MADISON — Gov. Tony Evers today, together with the state Public Service Commission (PSC) and the Wisconsin Economic Development Corporation (WEDC), announced six communities were selected for the new Broadband Connectors Pilot program cohort.
“As families, business owners, and communities across the state continue to face the challenges of the COVID-19 pandemic, the need for affordable, accessible high-speed broadband is perhaps more important now than ever,” said Gov. Evers. “This joint program will provide critical support and resources to help local communities get connected.”
The joint pilot program will help provide technical assistance to help these communities apply for federal, state, and private-sector broadband expansion funds.
“Such a tremendous response demonstrates that there is a strong desire to apply for state and federal broadband funding, but the challenge for many communities is a lack of resources to participate,” said Rebecca Cameron Valcq, Chairperson of the PSC. “This pilot program shows promise to push through that barrier, allowing communities to take steps to connect their residents more quickly.”
The selected communities include:
- Lac du Flambeau Band of Lake Superior Chippewa Indians
- Ho-Chunk Nation
- School District of Owen-Withee
- Town of Cross
- St Croix County
- Fond du Lac County
“Throughout the listening sessions of the Governor’s Blue Ribbon Commission on Rural Prosperity this summer, residents came with one consistent message: they need broadband to stay connected for jobs, education, and healthcare,” said WEDC Secretary and CEO Missy Hughes. “This pilot program will provide us with important lessons on how we can better use existing resources to fill in the gaps in coverage and reach more communities.”
WEDC has identified broadband as one of the three key opportunities to help Wisconsin businesses recover from the pandemic.

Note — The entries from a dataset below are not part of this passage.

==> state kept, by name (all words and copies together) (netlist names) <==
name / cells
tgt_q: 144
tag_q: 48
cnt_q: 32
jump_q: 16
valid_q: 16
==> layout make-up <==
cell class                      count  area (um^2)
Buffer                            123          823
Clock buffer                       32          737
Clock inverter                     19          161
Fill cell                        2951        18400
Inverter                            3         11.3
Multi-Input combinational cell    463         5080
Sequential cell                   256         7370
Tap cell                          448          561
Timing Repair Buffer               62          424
[src/rtl/lsu.sv]
// Load/store unit: one word-aligned memory transaction (or a pass-through
// value) per operation, handed to writeback aligned and extended.
module lsu #(
    parameter int WIDTH = 32
) (
    input  logic             clk,
    input  logic             rst,
    input  logic             in_valid,
    output logic             in_ready,
    input  logic             in_is_load,
    input  logic             in_is_store,
    input  logic [2:0]       in_funct3,
    input  logic [WIDTH-1:0] in_addr,
    input  logic [WIDTH-1:0] in_wdata,
    input  logic [4:0]       in_rd,
    output logic             mem_req_valid,
    input  logic             mem_req_ready,
    output logic [WIDTH-1:0] mem_req_addr,
    output logic             mem_req_wen,
    output logic [WIDTH-1:0] mem_req_wdata,
    output logic [3:0]       mem_req_wmask,
    input  logic             mem_rsp_valid,
    input  logic [WIDTH-1:0] mem_rsp_rdata,
    output logic             out_valid,
    input  logic             out_ready,
    output logic [WIDTH-1:0] out_data,
    output logic [4:0]       out_rd,
    output logic             out_wen,
    output logic             out_fault
);

    typedef enum logic [1:0] {IDLE, REQ, WAIT, DONE} state_t;

    state_t     state;
    state_t     state_next;
    logic       is_load_q;
    logic [2:0] funct3_q;
    logic [1:0] offset_q;

    // Decode of the incoming operation (only meaningful while in IDLE).
    logic       mem_op;
    logic       both_ops;
    logic       funct3_legal;
    logic       misaligned;
    logic       fault;
    logic       go_bus;
    logic       accept;

    assign in_ready = (state == IDLE);
    assign accept   = in_ready && in_valid;
    assign mem_op   = in_is_load ^ in_is_store;
    assign both_ops = in_is_load & in_is_store;

    assign funct3_legal = in_is_load
        ? (in_funct3 inside {3'b000, 3'b001, 3'b010, 3'b100, 3'b101})
        : (in_funct3 inside {3'b000, 3'b001, 3'b010});

    assign misaligned = ((in_funct3[1:0] == 2'b01) && in_addr[0]) ||
                        ((in_funct3[1:0] == 2'b10) && (in_addr[1:0] != 2'b00));

    assign fault  = both_ops || (mem_op && (!funct3_legal || misaligned));
    assign go_bus = mem_op && !fault;

    logic [3:0]       store_mask;
    logic [WIDTH-1:0] store_data;
    logic [7:0]       load_byte;
    logic [15:0]      load_half;
    logic [WIDTH-1:0] load_data;

    // Store lane placement: replicate data, enable only the addressed bytes.
    // NOTE: every always_comb output gets a default first so no latch is inferred.
    always_comb begin
        store_mask = 4'b1111;
        store_data = in_wdata;
        case (in_funct3[1:0])
            2'b00: begin
                store_mask = 4'b0001 << in_addr[1:0];
                store_data = {4{in_wdata[7:0]}};
            end
            2'b01: begin
                store_mask = 4'b0011 << in_addr[1:0];
                store_data = {2{in_wdata[15:0]}};
            end
            default: ;
        endcase
    end

    // Load lane extraction and sign/zero extension of the response word.
    always_comb begin
        load_byte = mem_rsp_rdata[{offset_q, 3'b000} +: 8];
        load_half = mem_rsp_rdata[{offset_q[1], 4'b0000} +: 16];
        load_data = mem_rsp_rdata;
        case (funct3_q)
            3'b000:  load_data = {{(WIDTH-8){load_byte[7]}}, load_byte};
            3'b001:  load_data = {{(WIDTH-16){load_half[15]}}, load_half};
            3'b100:  load_data = {{(WIDTH-8){1'b0}}, load_byte};
            3'b101:  load_data = {{(WIDTH-16){1'b0}}, load_half};
            default: load_data = mem_rsp_rdata;
        endcase
    end

    // FSM state register.
    // NOTE: sequential state uses non-blocking assignments so all flops update together.
    always_ff @(posedge clk or posedge rst) begin
        if (rst) state <= IDLE;
        else     state <= state_next;
    end

    // Next-state logic: one operation in flight, no overlap.
    always_comb begin
        state_next = state;
        case (state)
            IDLE: if (in_valid)      state_next = go_bus ? REQ : DONE;
            REQ:  if (mem_req_ready) state_next = WAIT;
            WAIT: if (mem_rsp_valid) state_next = DONE;
            DONE: if (out_ready)     state_next = IDLE;
            default:                 state_next = IDLE;
        endcase
    end

    // Registered bus request, writeback result and captured operation fields.
    always_ff @(posedge clk or posedge rst) begin
        if (rst) begin
            is_load_q     <= 1'b0;
            funct3_q      <= '0;
            offset_q      <= '0;
            mem_req_valid <= 1'b0;
            mem_req_addr  <= '0;
            mem_req_wen   <= 1'b0;
            mem_req_wdata <= '0;
            mem_req_wmask <= '0;
            out_valid     <= 1'b0;
            out_data      <= '0;
            out_rd        <= '0;
            out_wen       <= 1'b0;
            out_fault     <= 1'b0;
        end else begin
            case (state)
                IDLE: if (accept) begin
                    is_load_q <= in_is_load;
                    funct3_q  <= in_funct3;
                    offset_q  <= in_addr[1:0];
                    out_rd    <= in_rd;
                    if (go_bus) begin
                        mem_req_valid <= 1'b1;
                        mem_req_addr  <= {in_addr[WIDTH-1:2], 2'b00};
                        mem_req_wen   <= in_is_store;
                        mem_req_wmask <= in_is_store ? store_mask : 4'b0000;
                        mem_req_wdata <= in_is_store ? store_data : '0;
                    end else begin
                        // Pass-through or fault: the value goes straight to writeback.
                        out_valid <= 1'b1;
                        out_data  <= in_addr;
                        out_wen   <= !fault && (in_rd != 5'd0);
                        out_fault <= fault;
                    end
                end
                REQ: if (mem_req_ready) mem_req_valid <= 1'b0;
                WAIT: if (mem_rsp_valid) begin
                    out_valid <= 1'b1;
                    out_data  <= is_load_q ? load_data : '0;
                    out_wen   <= is_load_q && (out_rd != 5'd0);
                    out_fault <= 1'b0;
                end
                DONE: if (out_ready) out_valid <= 1'b0;
                default: ;
            endcase
        end
    end

endmodule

The COVID-19 pandemic has illuminated significant gaps in broadband coverage in Wisconsin’s rural communities, making e-learning, telecommuting, telehealth and online sales difficult or impossible in many parts of the state. Navigating broadband expansion can be challenging, and local capacity is often stretched thin, especially now as communities grapple with the impacts of the COVID-19 pandemic. As a result, a flood of 96 applications were received from local governments from across the state requesting to participate in the pilot.

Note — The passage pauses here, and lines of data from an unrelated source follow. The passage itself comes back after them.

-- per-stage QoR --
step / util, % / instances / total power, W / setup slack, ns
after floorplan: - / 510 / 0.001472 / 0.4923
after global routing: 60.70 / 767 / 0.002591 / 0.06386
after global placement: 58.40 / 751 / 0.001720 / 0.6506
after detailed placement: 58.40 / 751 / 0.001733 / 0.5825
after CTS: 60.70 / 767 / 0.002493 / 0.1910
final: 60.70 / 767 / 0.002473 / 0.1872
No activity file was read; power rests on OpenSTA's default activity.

Applications to participate in the pilot were accepted September 21-30, 2020. Local governments, tribal governments, and school districts were eligible to apply. Pilot program participants were selected based on the following criteria: the community has taken some initial steps toward broadband expansion; diverse community partners have committed to working together on broadband expansion; the community has a clear vision for the technical assistance they are seeking; and the community seeks to expand broadband in an underserved or unserved area.
The pilot program is intended to help WEDC and PSC to better understand what communities’ broadband technical assistance needs are. Drawing on the expertise of both WEDC and PSC staff, the best practices developed from the pilot program will be incorporated into a Wisconsin Broadband Playbook for communities.
Through participation in the pilot cohort, WEDC and PSC intend to increase communities’ readiness to apply for state, federal, or private broadband opportunities, and provide them with a roadmap for continuing its work to expand broadband after the pilot ends.